- Occupations: Pastor, podcaster
- Employer: Covenant Bible Church
- Movement: Christian Nationalism

= Joel Webbon =

American Christian nationalist

Joel Webbon is an American Christian white nationalist. A self-described "patriarchal" pastor based in Georgetown, Texas, as of 2024 he was one of the most prominent voices of the TheoBros online community.

== Career ==
Webbon is the founder and co-host of the Right Response Ministries podcast and is also a senior pastor at Covenant Bible Church in Georgetown, Texas.

Bob Smietana, writing for Religion News Service, includes Webbon in his list of "Jim Crow theobros", and suggests that Webbon has turned his YouTube channel "into a bullhorn for Christian nationalism, antisemitism and white supremacy."

== Political positions ==

=== Women ===
A video of Webbon giving an hour-long sermon was posted to YouTube on September 30, 2024, with the title "So The Rest May Stand In Fear". During the sermon, he discusses how Deuteronomy 19 notes that if someone is falsely accused of a crime, then the accuser should face a punishment that is equivalent to the crime described, in order to prevent others from making false accusations. He then argues that it should be the law of the land in every country. Shifting his focus towards the United States, Webbon suggests that the #MeToo movement would "End Real Fast" if a few women who lied were publicly executed.

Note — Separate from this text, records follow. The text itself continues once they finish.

### src/rtl/sevenseg_scan_mux_pkg.sv
// Shared seven-segment encodings and timing helpers for the scanned display.
// Glyphs are active-low {g,f,e,d,c,b,a} for a common-anode display.
package sevenseg_scan_mux_pkg;

  localparam logic [6:0] SEG_BLANK = 7'h7F;
  localparam logic [6:0] SEG_DASH  = 7'h3F;

  localparam logic [6:0] SEG_GLYPH [10] = '{
    7'h40, 7'h79, 7'h24, 7'h30, 7'h19,
    7'h12, 7'h02, 7'h78, 7'h00, 7'h10
  };

  function automatic int slot_cycles(input int clk_hz, input int frame_hz, input int num_digits);
    return clk_hz / (frame_hz * num_digits);
  endfunction

  function automatic int blink_half(input int clk_hz, input int blink_hz);
    return clk_hz / (2 * blink_hz);
  endfunction

endpackage

### src/rtl/sevenseg_scan_mux_seg7_decode.sv
// Combinational BCD to active-low seven-segment decoder.
// Codes A-E are blank and F is a dash so the alarm-set display can reuse it.
module seg7_decode
  import sevenseg_scan_mux_pkg::*;
(
  input  logic [3:0] i_bcd,
  output logic [6:0] o_seg
);

  always_comb begin
    o_seg = SEG_BLANK;
    case (i_bcd)
      4'd0:    o_seg = SEG_GLYPH[0];
      4'd1:    o_seg = SEG_GLYPH[1];
      4'd2:    o_seg = SEG_GLYPH[2];
      4'd3:    o_seg = SEG_GLYPH[3];
      4'd4:    o_seg = SEG_GLYPH[4];
      4'd5:    o_seg = SEG_GLYPH[5];
      4'd6:    o_seg = SEG_GLYPH[6];
      4'd7:    o_seg = SEG_GLYPH[7];
      4'd8:    o_seg = SEG_GLYPH[8];
      4'd9:    o_seg = SEG_GLYPH[9];
      4'hF:    o_seg = SEG_DASH;
      default: o_seg = SEG_BLANK;
    endcase
  end

endmodule

### src/rtl/sevenseg_scan_mux.sv
// Time-multiplexed common-anode seven-segment driver with per-frame snapshot,
// anti-ghost blanking at the start of each slot, per-digit enable, DP and blink.
module sevenseg_scan_mux
  import sevenseg_scan_mux_pkg::*;
#(
  parameter int CLK_HZ       = 100000000,
  parameter int FRAME_HZ     = 1000,
  parameter int NUM_DIGITS   = 8,
  parameter int BLANK_CYCLES = 16,
  parameter int BLINK_HZ     = 2
) (
  input  logic                    clk,
  input  logic                    reset_n,
  input  logic [4*NUM_DIGITS-1:0] digits,
  input  logic [NUM_DIGITS-1:0]   digit_en,
  input  logic [NUM_DIGITS-1:0]   dp_mask,
  input  logic [NUM_DIGITS-1:0]   blink_mask,
  output logic [NUM_DIGITS-1:0]   an,
  output logic [6:0]              seg,
  output logic                    dp,
  output logic                    frame_start
);

  localparam int SLOT_CYCLES = slot_cycles(CLK_HZ, FRAME_HZ, NUM_DIGITS);
  localparam int BLINK_HALF  = blink_half(CLK_HZ, BLINK_HZ);
  localparam int SW = (SLOT_CYCLES > 1) ? $clog2(SLOT_CYCLES) : 1;
  localparam int BW = (BLINK_HALF > 1) ? $clog2(BLINK_HALF) : 1;
  localparam int IW = $clog2(NUM_DIGITS);

  localparam logic [SW-1:0] SLOT_LAST  = SW'(SLOT_CYCLES - 1);
  localparam logic [SW-1:0] BLANK_END  = SW'(BLANK_CYCLES);
  localparam logic [BW-1:0] BLINK_LAST = BW'(BLINK_HALF - 1);
  localparam logic [IW-1:0] IDX_LAST   = IW'(NUM_DIGITS - 1);

  if (NUM_DIGITS < 2 || NUM_DIGITS > 8) begin : g_bad_digits
    $error("NUM_DIGITS must be in 2..8");
  end
  if (BLANK_CYCLES < 0 || BLANK_CYCLES >= SLOT_CYCLES) begin : g_bad_blank
    $error("BLANK_CYCLES must be less than SLOT_CYCLES");
  end
  if (BLINK_HALF < 1) begin : g_bad_blink
    $error("blink half-period must be at least one cycle");
  end

  logic [SW-1:0]           r_slot_cnt;
  logic [IW-1:0]           r_idx;
  logic [BW-1:0]           r_blink_cnt;
  logic                    r_blink_phase;
  logic [4*NUM_DIGITS-1:0] r_snap_digits;
  logic [NUM_DIGITS-1:0]   r_snap_en;
  logic [NUM_DIGITS-1:0]   r_snap_dp;
  logic [NUM_DIGITS-1:0]   r_snap_blink;
  logic [NUM_DIGITS-1:0]   r_an;
  logic [6:0]              r_seg;
  logic                    r_dp;
  logic                    r_frame_start;

  logic                    w_frame_tick;
  logic                    w_slot_wrap;
  logic                    w_in_blank;
  logic                    w_lit;
  logic [4*NUM_DIGITS-1:0] w_cur_digits;
  logic [NUM_DIGITS-1:0]   w_cur_en;
  logic [NUM_DIGITS-1:0]   w_cur_dp;
  logic [NUM_DIGITS-1:0]   w_cur_blink;
  logic [NUM_DIGITS-1:0]   w_an_onehot;
  logic [3:0]              w_bcd;
  logic [6:0]              w_glyph;

  assign w_frame_tick = (r_idx == '0) && (r_slot_cnt == '0);
  assign w_slot_wrap  = (r_slot_cnt == SLOT_LAST);
  assign w_in_blank   = (r_slot_cnt < BLANK_END);

  // On the snapshot cycle itself the register still holds the old frame, so use the values being captured.
  assign w_cur_digits = w_frame_tick ? digits     : r_snap_digits;
  assign w_cur_en     = w_frame_tick ? digit_en   : r_snap_en;
  assign w_cur_dp     = w_frame_tick ? dp_mask    : r_snap_dp;
  assign w_cur_blink  = w_frame_tick ? blink_mask : r_snap_blink;

  assign w_bcd       = w_cur_digits[{r_idx, 2'b00} +: 4];
  assign w_lit       = w_cur_en[r_idx] && !(w_cur_blink[r_idx] && !r_blink_phase);
  assign w_an_onehot = ~(NUM_DIGITS'(1) << r_idx);

  seg7_decode u_decode (
    .i_bcd (w_bcd),
    .o_seg (w_glyph)
  );

  always_ff @(posedge clk or negedge reset_n) begin
    if (!reset_n) begin
      r_slot_cnt <= '0;
      r_idx      <= '0;
    end else if (w_slot_wrap) begin
      r_slot_cnt <= '0;
      r_idx      <= (r_idx == IDX_LAST) ? '0 : r_idx + 1'b1;
    end else begin
      r_slot_cnt <= r_slot_cnt + 1'b1;
    end
  end

  always_ff @(posedge clk or negedge reset_n) begin
    if (!reset_n) begin
      r_blink_cnt   <= '0;
      r_blink_phase <= 1'b1;
    end else if (r_blink_cnt == BLINK_LAST) begin
      r_blink_cnt   <= '0;
      r_blink_phase <= ~r_blink_phase;
    end else begin
      r_blink_cnt <= r_blink_cnt + 1'b1;
    end
  end

  always_ff @(posedge clk or negedge reset_n) begin
    if (!reset_n) begin
      r_snap_digits <= '0;
      r_snap_en     <= '0;
      r_snap_dp     <= '0;
      r_snap_blink  <= '0;
    end else if (w_frame_tick) begin
      r_snap_digits <= digits;
      r_snap_en     <= digit_en;
      r_snap_dp     <= dp_mask;
      r_snap_blink  <= blink_mask;
    end
  end

  always_ff @(posedge clk or negedge reset_n) begin
    if (!reset_n) begin
      r_an          <= '1;
      r_seg         <= SEG_BLANK;
      r_dp          <= 1'b1;
      r_frame_start <= 1'b0;
    end else begin
      r_frame_start <= w_frame_tick;
      if (!w_in_blank && w_lit) begin
        r_an  <= w_an_onehot;
        r_seg <= w_glyph;
        r_dp  <= ~w_cur_dp[r_idx];
      end else begin
        r_an  <= '1;
        r_seg <= SEG_BLANK;
        r_dp  <= 1'b1;
      end
    end
  end

  assign an          = r_an;
  assign seg         = r_seg;
  assign dp          = r_dp;
  assign frame_start = r_frame_start;

endmodule
### config.mk
export PLATFORM = sky130hd
export DESIGN_NAME = sevenseg_scan_mux
export DESIGN_NICKNAME = d
export VERILOG_FILES = /design/src/rtl/sevenseg_scan_mux_pkg.sv /design/src/rtl/sevenseg_scan_mux_seg7_decode.sv /design/src/rtl/sevenseg_scan_mux.sv
export SDC_FILE = /design/constraint.sdc
export NUM_CORES = 1
export LEC_CHECK = 0
export ABC_AREA = 1
export CAP_MARGIN = 0
export CORE_AREA = 5 5 123 125
export CTS_CLUSTER_SIZE = 14
export DETAILED_ROUTE_END_ITERATION = 8
export DIE_AREA = 0 0 128 130
export PLACE_DENSITY = 0.66
export SLEW_MARGIN = 20
export SYNTH_ARGS = -nofsm -noshare
export SYNTH_HDL_FRONTEND = slang
export SYNTH_HIERARCHICAL = 1
export SYNTH_SLANG_ARGS = --single-unit
export TNS_END_PERCENT = 20
### constraint.sdc
create_clock -name clk -period 4.26 [get_ports clk]
set_input_delay 0.639 -clock clk [delete_from_list [all_inputs] [get_ports clk]]
set_output_delay 0.639 -clock clk [all_outputs]
set_load 0.02 [all_outputs]
==> results of run 1 <==
## area by class of cell
class                      instances  area [sq um]  share of cell area
sequential                       116          2920               0.387
tap                              180           225              0.0298
multi-input combinational        525          2620               0.346
timing repair buffer              81           791               0.105
clock inverter                     4          47.5             0.00629
inverter                         116           440              0.0582
clock buffer                      28           517              0.0683
## power groups by stage
| stage | clock, W | combinational (W) | sequential (W) |
|---|---|---|---|
| floorplan | 0 | 0.0000714 | 0.00117 |
| CTS | 0.00138 | 0.000179 | 0.00115 |
| global placement | 0 | 0.000177 | 0.00116 |
| detailed placement | 0 | 0.000178 | 0.00116 |
| finish | 0.00136 | 0.000176 | 0.00115 |
| global route | 0.00143 | 0.000201 | 0.00115 |
## synthesized netlist by cell type (all sizes together)
library cell / n / area (sq um)
o21ai: 19 / 95.1
a221oi: 1 / 8.76
o21a: 9 / 67.6
inv: 114 / 430
nand3: 92 / 483
nand2: 219 / 827
nor4b: 1 / 8.76
nand4: 13 / 81.3
a31oi: 3 / 18.8
buf: 14 / 95.1
clkbuf: 10 / 37.5
ha: 15 / 188
o22ai: 1 / 6.26
o211ai: 10 / 75.1
nor3b: 2 / 15.0
nor3: 20 / 105
a21oi: 8 / 40.0
nor2: 61 / 241
xnor2: 2 / 17.5
clkinv: 2 / 8.75
and2: 24 / 150
or3b: 1 / 8.76
or2: 2 / 12.5
nor4: 6 / 37.5
a211oi: 2 / 15.0
dfstp: 17 / 447
dfrtp: 99 / 2480
xor2: 12 / 105
and3: 2 / 12.5
## stage by stage
step                      cells  power, W  setup WS (ps)   util  cell area (sq um)
after CTS                  1050   0.00270            300  0.549               7560
after detailed placement   1018   0.00134            312  0.508               7000
final                      1050   0.00268            381  0.549               7560
after floorplan             781   0.00124            962      -               6120
after global placement     1018   0.00134            464  0.508               7000
after global routing       1050   0.00278           16.5  0.549               7560
## cell families (layout without fill, tap and decap cells)
| kind of cell | after synthesis | in the layout | share of synthesized area |
|---|---|---|---|
| simple gates | 443 | 443 | 0.324 |
| buf+inv | 140 | 229 | 0.0935 |
| flops | 116 | 116 | 0.478 |
| compound gates | 53 | 53 | 0.0534 |
| fa+ha+maj | 15 | 15 | 0.0307 |
| xor+xnor | 14 | 14 | 0.0200 |
## what timing repair did
action,CTS,global route
setup endpoints to repair,0,1
setup buffers,0,0
resized for setup,0,1
## worst register-to-register path, stage by stage (launching register included)
cell	delay [ps]
dfrtp_1	590
inv_4	210
nand3_2	100
nor2_4	320
nand3_4	450
inv_4	470
nand2_1	80
and2_1	140
inv_1	60
nor2_1	40
o21ai_0	290
nand2_1	110
nand2_1	170
inv_1	120
ha_1	290
nand2_1	60
nand3_1	90
nand2_1	50
inv_1	50
nand3_1	70
## metal layers
layer  part of all wire  wire length [microns]  global-route usage  vias up
li1                   -                      -                   -     2630
met1               0.48                   6910               0.261     2351
met2               0.46                   6710               0.279      120
met3              0.050                    723              0.0471       12
met4             0.0077                    112              0.0543        0
met5                  0                      0                   0        -
## final timing paths
| check | from | end | slack [ps] | depth (start not counted) |
|---|---|---|---|---|
| worst min register to register | r_blink_cnt[0] | r_blink_cnt[0] | 460 | 1 |
| worst min-delay path | reset_n | r_snap_digits[26] | 290 | 1 |
| min in group clk | r_blink_cnt[0] | r_blink_cnt[0] | 460 | 1 |
| worst max register to register | r_idx[2] | seg[3] | 380 | 19 |
| worst max-delay path | r_idx[2] | seg[3] | 380 | 19 |
| max in group asynchronous | reset_n | r_blink_phase | 3030 | 2 |
## sequential cells by signal (all words and copies together) (netlist names)
register	count
an	8
dp	1
frame_start	1
r_blink_cnt	25
r_blink_phase	1
r_idx	3
r_slot_cnt	14
r_snap_blink	8
r_snap_digits	32
r_snap_dp	8
r_snap_en	8
seg	7
==> results.md, run 1 <==
* Sw Pwr at 0.000577 W
* Final setup viols at 0
* Syn_nets at 854
* Most common cell after layout, fill and taps aside: nand2_1
* Final hold vios at 0
* CP max-delay cell: dfrtp_1
* Final WL at 14.5 mm
* Root buffer cell: clkbuf_16
* Avg Inst Size Synth at 7.83 sq um
* Seq/Total Area, Yosys at 0.478
* PD cells at 354 mW/mm^2
* Clock Skew at 9.79 ps
* Leak at 3.69 nW
* WP data required at 4560 ps
* Overflow after GRT at 0
* Max-slew headroom at 0.460
* Syn Inst Count at 781
* CP Class: reg -> reg
* Sw Share at 0.216
* # hold bufs at CTS at 0
* Nets at 930
* First-pass DRT Iterations at 5
* CP max FO at 40
* Dpl hpwl at 10.2 mm
* Vias at 5,113
* Most frequent cells in the layout: 217 x nand2_1, 112 x inv_1, 99 x dfrtp_1, 89 x nand3_1, 73 x clkdlybuf4s50_1
* Critical Path, Cell by Cell: inv_4 > nand3_2 > nor2_4 > nand3_4 > inv_4 > nand2_1 > and2_1 > inv_1 > nor2_1 > o21ai_0 > nand2_1 > nand2_1 > inv_1 > ha_1 > nand2_1 > nand3_1 > nand2_1 > inv_1 > nand3_1
* Max cap viols at 0
* DRC Markers at 0
* Cell Rows at 43
* Worst IR Drop VDD at 0.244 mV
* GP Congestion at 0.859
* CTS tree: built
* Die W at 128 microns
* Max Clock Freq at 0.258 GHz
* CP most frequent cell: nand2_1
* Fin crit share at 0.911
* Slew @ Worst Pin at 804 ps
* Vias in the first global route at 4,834
* Largest net degree at the start of global routing at 61
* Gr usage total at 0.184
* CP max stage delay at 590 ps
* Combinational power share at 0.066
* Mapped cell area at 0.00612 sq mm
* Routed WL per cell at 13.8 microns
* Setup TNS at 0 ps
* Critical Path AT at 4180 ps
* Area grow syn2layout at 23.7%
* Hold WC Path Type: in -> async
* Chip height at 130 microns
* Antenna viol nets, final at 0
* Die Area at 0.0166 sq mm
* Hold slack final at 295 ps
* Post-synth cell types at 42
* CORE AREA at 0.0138 sq mm
* Clock share of power at 0.506
* Syn. warnings at 6
* Crit. End Element: register
* Worst Path Buf+Inv at 5
* Cell family with most CP delay: simple AND/OR/NAND/NOR gates
* I/O pin total at 75
* Clk_lat worst skew at 410 ps
* Critical Path Source Type: register
* Fin. max-slew vios at 0
* Antenna violations before repair at 0
* Fraction of layout instances using a drive strength above 1 at 0.0759
* H-Tree Depth at 4
* RSZ-0062 raised after global routing: no
* Outcome: completed
* First-pass GRT wire length at 24.2 mm
* ANT cells at 0
* Max clock buf depth at 2
* #FFs+latches synth at 116
* CTS clk-pin slew, worst paths at 50 ps
* Final worst path period need at 3880 ps
* Number of fill cells at 1,329
* Starting Density at 0.444
* Port Buffers at 74
* Internal power at 0.00210 W
* Starting DRT DRC Count at 445
* Seq pwr share at 0.428
* # clock sinks at 116
* CTS Buf Count at 17
* DR vias/cell at 4.87
Power figures use the tool's default switching activity.
==> inputs of run 2 (changes only) <==
- MAX_ROUTING_LAYER: default -> met4
==> run 2 against run 1 <==
Against the previous run:
- sequential cell count unchanged
- worst hold slack improved by 2.9 ps
- clock power about the same
- largest power group unchanged
- via count decreased by 0.51%
- register-to-register slack got worse by 20 ps
- routed wire length increased by 0.11%
==> results.md, run 2 (synthesis gave the netlist of run 1 again) <==
* GP Congestion at 0.873 (+1.6%)
* Crit. End Element: register
* # clock sinks at 116 (unchanged)
* Die W at 128 microns (unchanged)
* First-pass DRT Iterations at 5 (unchanged)
* DRC Markers at 0 (unchanged)
* Root buffer cell: clkbuf_16
* CP most frequent cell: nand2_1
* Sw Share at 0.215 (about the same)
* Largest net degree at the start of global routing at 61 (unchanged)
* First-pass GRT wire length at 24.1 mm (about the same)
* Biggest register: r_snap_digits
* CTS clk-pin slew, worst paths at 50 ps (about the same)
* Fraction of layout instances using a drive strength above 1 at 0.0759 (unchanged)
* Leak at 3.69 nW (unchanged)
* R2r setup slk at 360 ps (-20 ps)
* Dpl hpwl at 10.2 mm (unchanged)
* Pwr Total at 0.00268 W (about the same)
* Clk_lat worst skew at 410 ps (about the same)
* Met2 Use GR at 0.280 (+0.00123)
* Worst Path Buf+Inv at 5 (unchanged)
* WP data required at 4560 ps (about the same)
* Overflow after GRT at 0 (unchanged)
* Max-slew headroom at 0.464 (+0.00364)
* RSZ-0062 raised after global routing: no
* Setup TNS at 0 ps (unchanged)
* CP max stage delay at 590 ps (about the same)
* Vias in the first global route at 4,839 (+0.10%)
* Most frequent cells in the layout: 217 x nand2_1, 112 x inv_1, 99 x dfrtp_1, 89 x nand3_1, 73 x clkdlybuf4s50_1
* Most common cell after layout, fill and taps aside: nand2_1
* Nets at 930 (unchanged)
* Fin. max-slew vios at 0 (unchanged)
* Seq pwr share at 0.428 (about the same)
* H-Tree Depth at 4 (unchanged)
* Cell Rows at 43 (unchanged)
* Hold WC Path Type: in -> async
* Non-filler instance count after layout at 1,050 (unchanged)
* Sw Pwr at 0.000577 W (about the same)
* Routed WL per cell at 13.8 microns (+0.11%)
* Max clock buf depth at 2 (unchanged)
* Starting DRT DRC Count at 441 (-0.90%)
* Final hold vios at 0 (unchanged)
* Cell family with most CP delay: simple AND/OR/NAND/NOR gates
* GR peak layer: met2
* Vias at 5,087 (-0.51%)
* Antenna violations before repair at 0 (unchanged)
* Final worst path period need at 3900 ps (+16.9 ps)
* Combinational power share at 0.066 (about the same)
* CP max-delay cell: dfrtp_1
* ANT cells at 0 (unchanged)
* I/O pin total at 75 (unchanged)
* Port Buffers at 74 (unchanged)
* Chip height at 130 microns (unchanged)
* Placed insts at 1,018 (unchanged)
* Starting Density at 0.444 (unchanged)
* PD cells at 354 mW/mm^2 (about the same)
* Final WL at 14.5 mm (+0.11%)
* Clock share of power at 0.506 (about the same)
* Gr usage total at 0.189 (+0.00562)
* Internal power at 0.00210 W (about the same)
* CP Class: reg -> reg
* Critical Path Source Type: register
* CTS Buf Count at 17 (unchanged)
* Critical Path, Cell by Cell: inv_4 > nand3_2 > nor2_4 > nand3_4 > inv_4 > nand2_1 > and2_1 > inv_1 > nor2_1 > o21ai_0 > nand2_1 > nand2_1 > inv_1 > ha_1 > nand2_1 > nand3_1 > nand2_1 > inv_1 > nand3_1
* CP max FO at 40 (unchanged)
* Fin crit share at 0.914 (+0.00396)
* Top Registers: r_snap_digits x32, r_blink_cnt x25, r_slot_cnt x14
* # hold bufs at CTS at 0 (unchanged)
* DR vias/cell at 4.84 (-0.51%)
* Number of flip-flops in the largest register at 32 (unchanged)
* Max Clock Freq at 0.257 GHz (-0.43%)
* Slew @ Worst Pin at 799 ps (-5.42 ps)
* Antenna viol nets, final at 0 (unchanged)
* Max cap viols at 0 (unchanged)
* Met3 global-route usage at 0.0471 (unchanged)
* CORE AREA at 0.0138 sq mm (unchanged)
* Critical Path AT at 4190 ps (about the same)
* CTS tree: built
* Die Area at 0.0166 sq mm (unchanged)
* Cell count along the critical path at 19 (unchanged)
* FF-to-FF path depth at 19 (unchanged)
* Worst IR Drop VDD at 0.244 mV (-0.23%)
* Met1 layer usage reported by global route at 0.260 (-0.00105)
* Outcome: completed
* Clock Skew at 12.1 ps (+2.33 ps)
* Final setup viols at 0 (unchanged)
* Area grow syn2layout at 23.7% (unchanged)
-- run 2: cell counts in the layout (fill, tap and decap cells not counted) --
No cell type changed its count.
-- run 2: path summary, 6_finish.rpt --
check                               start                 to
min reg2reg                r_blink_cnt[0]     r_blink_cnt[0]
max reg2reg                      r_idx[2]             seg[3]
max                              r_idx[2]             seg[3]
max in group asynchronous         reset_n      r_blink_phase
min in group clk           r_blink_cnt[0]     r_blink_cnt[0]
min                               reset_n  r_snap_digits[26]
-- run 2: routing by layer --
layer  vias up  share of wire
met3        15          0.056
met1      2317           0.48
li1       2625              -
met4         0         0.0086
met5         -              0
met2       130           0.46
-- run 2: what timing repair did --
item                       CTS  global route
setup endpoints to repair    0             1
buffers inserted             0             0
resized for setup            0             1
-- run 2: cell type report --
| cell class | count | area (sq um) |
|---|---|---|
| clock buffers | 28 | 517 |
| inverters | 116 | 440 |
| multi-input cells | 525 | 2620 |
| flip-flops and latches | 116 | 2920 |
| fillers | 1329 | 6210 |
| well taps | 180 | 225 |
| clock inverters | 4 | 47.5 |
| repair buffers | 81 | 791 |
-- run 2: worst reg2reg max path, stage by stage (launching register included) --
cell and delay (ps):
dfrtp_1 590, inv_4 210, nand3_2 100, nor2_4 320
nand3_4 460, inv_4 470, nand2_1 80, and2_1 140
inv_1 60, nor2_1 40, o21ai_0 290, nand2_1 110
nand2_1 160, inv_1 120, ha_1 300, nand2_1 60
nand3_1 90, nand2_1 50, inv_1 50, nand3_1 70
-- run 2: power by group through the flow --
| stage | combinational (W) | sequential, W | clock [W] |
|---|---|---|---|
| after global placement | 0.000177 | 0.00116 | 0 |
| after floorplan | 0.0000714 | 0.00117 | 0 |
| after detailed placement | 0.000178 | 0.00116 | 0 |
| final | 0.000176 | 0.00115 | 0.00136 |
| after global routing | 0.000201 | 0.00115 | 0.00143 |
| after CTS | 0.000179 | 0.00115 | 0.00138 |
-- run 2: metrics by stage --
step / hold WS (ps) / area, sq um / setup slack (ps) / util
6_report: 297 / 7560 / 364 / 0.549
2_1_floorplan: 343 / 6120 / 962 / -
4_1_cts: 322 / 7560 / 300 / 0.549
5_1_grt: 369 / 7560 / 11.2 / 0.549
3_5_place_dp: 454 / 7000 / 312 / 0.508
3_3_place_gp: 446 / 7000 / 464 / 0.508
==> inputs of run 3 (changes only) <==
- clock period: 4.26 -> 4.9 ns (I/O delays scaled with it)
==> run 3 against run 2 <==
Against the previous run:
- sequential power shrank 13%
- routed wire length fell by 1.7%
- clock skew fell by 1.9 ps
- sequential share of layout area barely moved
- global-route usage down 0.15 points
- final area is essentially flat
- sequential cell count is the same
- first-iteration DRC count is 5.0% lower
- critical path type unchanged
- largest cell class unchanged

Webbon has said that he would change the voting system so that males such as brothers, fathers, and husbands, would vote on behalf of the family.

=== Race ===
On an episode of his podcast in 2024, Webbon said that while looking for a new cardiologist following his move to Texas, he was faced with the choice of either choosing a young Black doctor or a young White doctor and ultimately chose the White one. He explained his reasoning saying, "If there was a chance that one of them was not qualified and given a free pass, it'd be the Black guy".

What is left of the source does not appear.